● **DATASET EXTRACT**:
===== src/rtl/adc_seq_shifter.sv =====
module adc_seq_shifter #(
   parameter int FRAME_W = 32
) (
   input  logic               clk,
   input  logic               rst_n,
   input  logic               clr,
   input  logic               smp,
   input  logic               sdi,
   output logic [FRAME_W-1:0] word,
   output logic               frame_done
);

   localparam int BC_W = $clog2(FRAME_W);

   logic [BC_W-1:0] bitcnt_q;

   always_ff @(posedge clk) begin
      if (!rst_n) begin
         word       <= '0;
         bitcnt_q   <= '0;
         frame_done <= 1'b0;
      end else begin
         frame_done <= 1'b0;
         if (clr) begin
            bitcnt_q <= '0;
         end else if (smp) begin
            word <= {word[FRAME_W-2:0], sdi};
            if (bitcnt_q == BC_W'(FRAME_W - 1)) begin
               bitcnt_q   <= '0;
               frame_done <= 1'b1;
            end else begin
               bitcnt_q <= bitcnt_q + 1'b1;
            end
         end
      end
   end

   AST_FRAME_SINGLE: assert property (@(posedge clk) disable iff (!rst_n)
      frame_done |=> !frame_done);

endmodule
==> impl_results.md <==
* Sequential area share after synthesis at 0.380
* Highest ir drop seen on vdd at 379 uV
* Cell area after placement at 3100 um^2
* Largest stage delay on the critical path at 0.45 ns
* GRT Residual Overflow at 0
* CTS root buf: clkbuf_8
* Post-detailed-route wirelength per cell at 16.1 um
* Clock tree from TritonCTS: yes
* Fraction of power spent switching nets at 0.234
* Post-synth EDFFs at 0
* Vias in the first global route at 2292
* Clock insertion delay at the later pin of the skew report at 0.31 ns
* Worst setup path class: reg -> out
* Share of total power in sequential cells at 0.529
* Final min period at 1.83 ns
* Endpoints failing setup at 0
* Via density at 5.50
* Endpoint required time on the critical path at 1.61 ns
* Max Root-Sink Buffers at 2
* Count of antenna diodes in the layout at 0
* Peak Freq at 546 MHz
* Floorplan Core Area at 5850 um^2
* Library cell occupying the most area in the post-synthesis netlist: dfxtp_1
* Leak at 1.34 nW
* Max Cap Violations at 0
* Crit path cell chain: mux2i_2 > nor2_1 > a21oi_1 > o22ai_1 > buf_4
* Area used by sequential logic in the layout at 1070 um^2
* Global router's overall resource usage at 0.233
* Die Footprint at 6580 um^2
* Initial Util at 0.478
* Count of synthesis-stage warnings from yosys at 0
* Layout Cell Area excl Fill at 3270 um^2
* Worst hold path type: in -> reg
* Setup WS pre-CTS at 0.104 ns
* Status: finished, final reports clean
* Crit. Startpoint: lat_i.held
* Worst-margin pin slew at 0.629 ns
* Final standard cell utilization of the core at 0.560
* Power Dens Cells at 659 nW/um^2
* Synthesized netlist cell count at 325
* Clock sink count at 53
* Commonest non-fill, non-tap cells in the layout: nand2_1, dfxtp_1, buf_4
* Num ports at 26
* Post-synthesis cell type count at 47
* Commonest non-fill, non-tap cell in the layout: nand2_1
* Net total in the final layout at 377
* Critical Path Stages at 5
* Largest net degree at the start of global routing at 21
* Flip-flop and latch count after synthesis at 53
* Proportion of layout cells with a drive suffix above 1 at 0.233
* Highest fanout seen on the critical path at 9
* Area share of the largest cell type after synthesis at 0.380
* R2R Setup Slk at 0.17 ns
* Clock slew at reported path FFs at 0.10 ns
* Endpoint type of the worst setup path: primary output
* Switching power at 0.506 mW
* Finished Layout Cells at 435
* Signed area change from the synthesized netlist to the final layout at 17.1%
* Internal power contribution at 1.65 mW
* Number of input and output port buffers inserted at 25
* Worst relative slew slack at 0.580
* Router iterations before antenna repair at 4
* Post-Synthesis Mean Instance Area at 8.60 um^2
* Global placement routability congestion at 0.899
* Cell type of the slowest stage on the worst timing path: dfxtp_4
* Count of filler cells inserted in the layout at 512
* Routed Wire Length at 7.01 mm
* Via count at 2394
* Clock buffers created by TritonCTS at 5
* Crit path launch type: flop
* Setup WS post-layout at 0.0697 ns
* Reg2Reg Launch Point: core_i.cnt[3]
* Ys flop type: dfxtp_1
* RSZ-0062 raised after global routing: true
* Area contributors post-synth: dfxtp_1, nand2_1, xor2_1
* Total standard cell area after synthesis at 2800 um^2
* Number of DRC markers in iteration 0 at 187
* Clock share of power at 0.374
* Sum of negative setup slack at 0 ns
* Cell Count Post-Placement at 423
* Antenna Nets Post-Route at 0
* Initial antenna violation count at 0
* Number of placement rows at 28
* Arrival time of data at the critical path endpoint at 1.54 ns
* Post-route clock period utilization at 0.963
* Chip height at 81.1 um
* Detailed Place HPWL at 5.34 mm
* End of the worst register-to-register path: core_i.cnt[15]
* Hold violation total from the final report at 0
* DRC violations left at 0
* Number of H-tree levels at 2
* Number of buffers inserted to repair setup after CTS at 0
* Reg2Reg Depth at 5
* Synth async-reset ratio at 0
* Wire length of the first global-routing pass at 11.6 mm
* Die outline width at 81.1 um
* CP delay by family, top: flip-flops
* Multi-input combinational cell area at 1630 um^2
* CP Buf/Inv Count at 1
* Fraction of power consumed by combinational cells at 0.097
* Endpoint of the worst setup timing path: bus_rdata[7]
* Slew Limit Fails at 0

● **TRY IT**: Work out the number of lines in the records containing the word "slack". Write only that number.

● **SOLVED PROBLEM**: 2